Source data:
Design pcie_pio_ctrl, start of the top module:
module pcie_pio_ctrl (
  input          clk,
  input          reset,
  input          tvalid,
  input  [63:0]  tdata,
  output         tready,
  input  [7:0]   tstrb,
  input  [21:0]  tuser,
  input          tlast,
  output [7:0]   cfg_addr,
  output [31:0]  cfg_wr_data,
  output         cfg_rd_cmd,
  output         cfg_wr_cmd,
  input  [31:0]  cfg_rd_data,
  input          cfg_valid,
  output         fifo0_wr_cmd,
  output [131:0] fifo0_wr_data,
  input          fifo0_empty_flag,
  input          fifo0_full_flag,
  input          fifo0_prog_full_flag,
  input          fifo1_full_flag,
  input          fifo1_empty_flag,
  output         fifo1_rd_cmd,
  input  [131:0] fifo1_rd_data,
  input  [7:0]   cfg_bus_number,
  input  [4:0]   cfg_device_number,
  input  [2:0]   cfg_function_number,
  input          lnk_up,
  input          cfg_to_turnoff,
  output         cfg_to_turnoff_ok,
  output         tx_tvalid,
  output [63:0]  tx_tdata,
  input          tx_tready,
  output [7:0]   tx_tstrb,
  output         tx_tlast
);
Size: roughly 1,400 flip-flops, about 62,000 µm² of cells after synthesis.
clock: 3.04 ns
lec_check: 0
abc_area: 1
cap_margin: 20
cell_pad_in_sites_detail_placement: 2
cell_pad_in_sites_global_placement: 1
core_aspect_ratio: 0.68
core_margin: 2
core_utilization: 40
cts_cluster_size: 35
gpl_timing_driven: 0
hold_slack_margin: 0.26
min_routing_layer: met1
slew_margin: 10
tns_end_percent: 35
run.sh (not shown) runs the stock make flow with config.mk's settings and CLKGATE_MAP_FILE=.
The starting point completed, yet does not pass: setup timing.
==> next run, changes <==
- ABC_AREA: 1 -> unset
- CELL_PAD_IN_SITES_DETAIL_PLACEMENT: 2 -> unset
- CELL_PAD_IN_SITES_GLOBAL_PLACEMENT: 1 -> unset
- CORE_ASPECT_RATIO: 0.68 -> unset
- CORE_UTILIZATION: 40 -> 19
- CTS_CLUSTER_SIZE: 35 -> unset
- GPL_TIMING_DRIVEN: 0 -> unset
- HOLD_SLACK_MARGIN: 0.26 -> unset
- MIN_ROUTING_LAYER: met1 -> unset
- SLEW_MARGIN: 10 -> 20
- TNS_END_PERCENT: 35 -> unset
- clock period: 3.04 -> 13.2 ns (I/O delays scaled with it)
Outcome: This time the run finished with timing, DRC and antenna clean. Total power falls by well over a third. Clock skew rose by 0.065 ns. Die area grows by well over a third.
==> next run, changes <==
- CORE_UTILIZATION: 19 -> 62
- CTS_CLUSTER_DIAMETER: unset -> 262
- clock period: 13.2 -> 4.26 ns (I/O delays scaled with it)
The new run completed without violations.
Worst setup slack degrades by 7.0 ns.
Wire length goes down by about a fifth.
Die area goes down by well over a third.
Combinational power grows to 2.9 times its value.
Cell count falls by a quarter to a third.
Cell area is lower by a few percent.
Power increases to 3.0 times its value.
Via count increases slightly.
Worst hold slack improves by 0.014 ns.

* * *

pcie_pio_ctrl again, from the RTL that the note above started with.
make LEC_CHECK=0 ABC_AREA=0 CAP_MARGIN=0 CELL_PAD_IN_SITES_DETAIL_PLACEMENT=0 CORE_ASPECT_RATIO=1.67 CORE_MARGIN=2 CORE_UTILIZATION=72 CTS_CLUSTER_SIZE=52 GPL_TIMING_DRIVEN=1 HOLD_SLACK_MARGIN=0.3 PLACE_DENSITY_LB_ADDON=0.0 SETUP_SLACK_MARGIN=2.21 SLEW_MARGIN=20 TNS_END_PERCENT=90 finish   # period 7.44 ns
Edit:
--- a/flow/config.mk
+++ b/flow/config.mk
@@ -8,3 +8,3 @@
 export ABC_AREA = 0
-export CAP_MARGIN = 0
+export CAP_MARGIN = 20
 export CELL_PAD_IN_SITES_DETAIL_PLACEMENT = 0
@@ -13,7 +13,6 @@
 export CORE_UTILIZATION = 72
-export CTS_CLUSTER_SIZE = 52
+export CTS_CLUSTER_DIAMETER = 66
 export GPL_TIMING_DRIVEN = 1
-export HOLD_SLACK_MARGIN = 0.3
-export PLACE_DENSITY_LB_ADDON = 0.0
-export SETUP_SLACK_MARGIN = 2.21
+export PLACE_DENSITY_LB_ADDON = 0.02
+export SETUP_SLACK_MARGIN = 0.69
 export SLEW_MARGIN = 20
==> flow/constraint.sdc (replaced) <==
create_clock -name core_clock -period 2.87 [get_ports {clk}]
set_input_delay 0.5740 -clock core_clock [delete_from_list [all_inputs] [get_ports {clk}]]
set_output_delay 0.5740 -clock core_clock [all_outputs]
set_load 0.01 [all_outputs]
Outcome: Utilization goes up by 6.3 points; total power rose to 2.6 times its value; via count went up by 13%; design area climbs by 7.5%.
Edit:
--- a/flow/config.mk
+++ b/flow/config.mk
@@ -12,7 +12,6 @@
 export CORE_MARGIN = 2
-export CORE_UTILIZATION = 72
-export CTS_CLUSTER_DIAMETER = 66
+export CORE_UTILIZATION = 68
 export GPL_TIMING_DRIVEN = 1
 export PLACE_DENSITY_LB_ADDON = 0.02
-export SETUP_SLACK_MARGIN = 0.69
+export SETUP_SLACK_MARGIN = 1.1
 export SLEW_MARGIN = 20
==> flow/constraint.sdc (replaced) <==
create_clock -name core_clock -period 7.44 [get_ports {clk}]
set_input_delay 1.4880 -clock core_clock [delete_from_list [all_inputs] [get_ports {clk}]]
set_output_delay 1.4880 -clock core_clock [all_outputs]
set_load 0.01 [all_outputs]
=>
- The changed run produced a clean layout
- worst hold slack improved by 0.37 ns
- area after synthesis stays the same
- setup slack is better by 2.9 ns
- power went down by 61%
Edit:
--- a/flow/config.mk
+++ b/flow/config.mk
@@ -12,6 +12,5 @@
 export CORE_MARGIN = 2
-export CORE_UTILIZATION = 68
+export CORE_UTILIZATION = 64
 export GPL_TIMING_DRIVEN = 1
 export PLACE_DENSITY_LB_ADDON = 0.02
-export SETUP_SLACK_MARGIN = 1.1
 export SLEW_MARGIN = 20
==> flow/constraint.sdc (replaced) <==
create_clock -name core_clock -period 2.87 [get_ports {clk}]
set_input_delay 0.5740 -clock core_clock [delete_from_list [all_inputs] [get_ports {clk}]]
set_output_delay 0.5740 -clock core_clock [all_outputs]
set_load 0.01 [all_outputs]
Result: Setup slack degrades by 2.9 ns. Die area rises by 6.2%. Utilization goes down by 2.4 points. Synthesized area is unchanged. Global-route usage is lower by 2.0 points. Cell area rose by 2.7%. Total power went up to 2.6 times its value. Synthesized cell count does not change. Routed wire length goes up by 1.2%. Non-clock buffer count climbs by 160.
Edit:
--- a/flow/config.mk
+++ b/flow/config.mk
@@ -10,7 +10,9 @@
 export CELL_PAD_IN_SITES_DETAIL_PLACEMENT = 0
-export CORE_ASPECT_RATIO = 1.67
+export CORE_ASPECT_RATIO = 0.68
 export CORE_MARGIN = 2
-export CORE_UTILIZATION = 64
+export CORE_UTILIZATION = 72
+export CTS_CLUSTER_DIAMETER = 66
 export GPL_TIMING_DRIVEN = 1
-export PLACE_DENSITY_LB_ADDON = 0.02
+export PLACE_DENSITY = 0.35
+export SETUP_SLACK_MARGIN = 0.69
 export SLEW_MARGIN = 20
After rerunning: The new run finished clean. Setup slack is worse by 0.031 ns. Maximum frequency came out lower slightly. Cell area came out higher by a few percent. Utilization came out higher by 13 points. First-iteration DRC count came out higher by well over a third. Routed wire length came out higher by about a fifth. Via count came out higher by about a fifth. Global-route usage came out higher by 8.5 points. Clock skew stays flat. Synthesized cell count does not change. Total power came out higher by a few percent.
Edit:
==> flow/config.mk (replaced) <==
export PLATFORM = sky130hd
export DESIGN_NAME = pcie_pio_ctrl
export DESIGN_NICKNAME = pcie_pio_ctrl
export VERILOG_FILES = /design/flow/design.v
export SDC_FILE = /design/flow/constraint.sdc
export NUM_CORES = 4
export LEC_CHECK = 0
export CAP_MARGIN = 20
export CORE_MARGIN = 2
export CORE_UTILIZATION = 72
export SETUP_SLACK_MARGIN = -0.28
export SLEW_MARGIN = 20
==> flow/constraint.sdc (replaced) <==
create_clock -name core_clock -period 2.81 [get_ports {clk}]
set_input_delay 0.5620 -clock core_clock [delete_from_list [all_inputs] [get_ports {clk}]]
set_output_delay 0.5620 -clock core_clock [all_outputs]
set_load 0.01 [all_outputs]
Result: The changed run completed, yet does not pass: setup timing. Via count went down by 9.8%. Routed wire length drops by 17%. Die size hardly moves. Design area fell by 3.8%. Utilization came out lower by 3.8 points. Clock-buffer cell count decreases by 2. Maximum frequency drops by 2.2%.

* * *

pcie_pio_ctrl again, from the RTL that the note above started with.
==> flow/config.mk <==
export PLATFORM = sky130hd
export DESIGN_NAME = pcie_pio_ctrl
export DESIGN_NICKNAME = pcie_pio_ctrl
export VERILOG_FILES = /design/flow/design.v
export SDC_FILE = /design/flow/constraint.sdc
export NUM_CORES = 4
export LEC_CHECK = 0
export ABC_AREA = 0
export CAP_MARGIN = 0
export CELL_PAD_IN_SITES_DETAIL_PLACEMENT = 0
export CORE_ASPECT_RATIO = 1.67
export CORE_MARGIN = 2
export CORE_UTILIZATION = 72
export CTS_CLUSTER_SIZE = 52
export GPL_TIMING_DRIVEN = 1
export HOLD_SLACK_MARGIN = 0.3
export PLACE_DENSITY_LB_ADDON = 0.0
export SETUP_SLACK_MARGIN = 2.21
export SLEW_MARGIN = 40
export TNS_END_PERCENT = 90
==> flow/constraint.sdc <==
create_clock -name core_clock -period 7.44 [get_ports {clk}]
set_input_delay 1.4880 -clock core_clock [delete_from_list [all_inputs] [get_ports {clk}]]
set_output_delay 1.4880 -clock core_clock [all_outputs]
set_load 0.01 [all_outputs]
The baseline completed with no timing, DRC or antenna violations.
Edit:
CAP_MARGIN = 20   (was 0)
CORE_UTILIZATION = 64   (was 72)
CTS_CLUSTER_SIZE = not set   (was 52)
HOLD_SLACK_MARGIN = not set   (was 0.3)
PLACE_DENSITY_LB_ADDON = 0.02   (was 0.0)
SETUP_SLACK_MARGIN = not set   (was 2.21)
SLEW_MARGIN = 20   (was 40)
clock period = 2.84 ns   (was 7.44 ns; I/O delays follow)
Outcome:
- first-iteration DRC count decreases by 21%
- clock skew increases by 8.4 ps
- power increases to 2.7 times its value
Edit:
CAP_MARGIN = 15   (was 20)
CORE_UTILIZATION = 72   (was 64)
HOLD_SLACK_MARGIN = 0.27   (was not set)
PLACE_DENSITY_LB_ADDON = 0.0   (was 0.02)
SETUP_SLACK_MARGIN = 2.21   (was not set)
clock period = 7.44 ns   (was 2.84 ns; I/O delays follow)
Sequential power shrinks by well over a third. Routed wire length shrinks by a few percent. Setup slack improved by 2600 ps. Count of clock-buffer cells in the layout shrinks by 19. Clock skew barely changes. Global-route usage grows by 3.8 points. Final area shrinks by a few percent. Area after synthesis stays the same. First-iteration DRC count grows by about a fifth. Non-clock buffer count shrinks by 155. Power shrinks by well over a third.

What needs to be done:
Each line that contains the string "cells" should be copied from the data above.

Response to this task:
Size: roughly 1,400 flip-flops, about 62,000 µm² of cells after synthesis.
Sequential power shrinks by well over a third. Routed wire length shrinks by a few percent. Setup slack improved by 2600 ps. Count of clock-buffer cells in the layout shrinks by 19. Clock skew barely changes. Global-route usage grows by 3.8 points. Final area shrinks by a few percent. Area after synthesis stays the same. First-iteration DRC count grows by about a fifth. Non-clock buffer count shrinks by 155. Power shrinks by well over a third.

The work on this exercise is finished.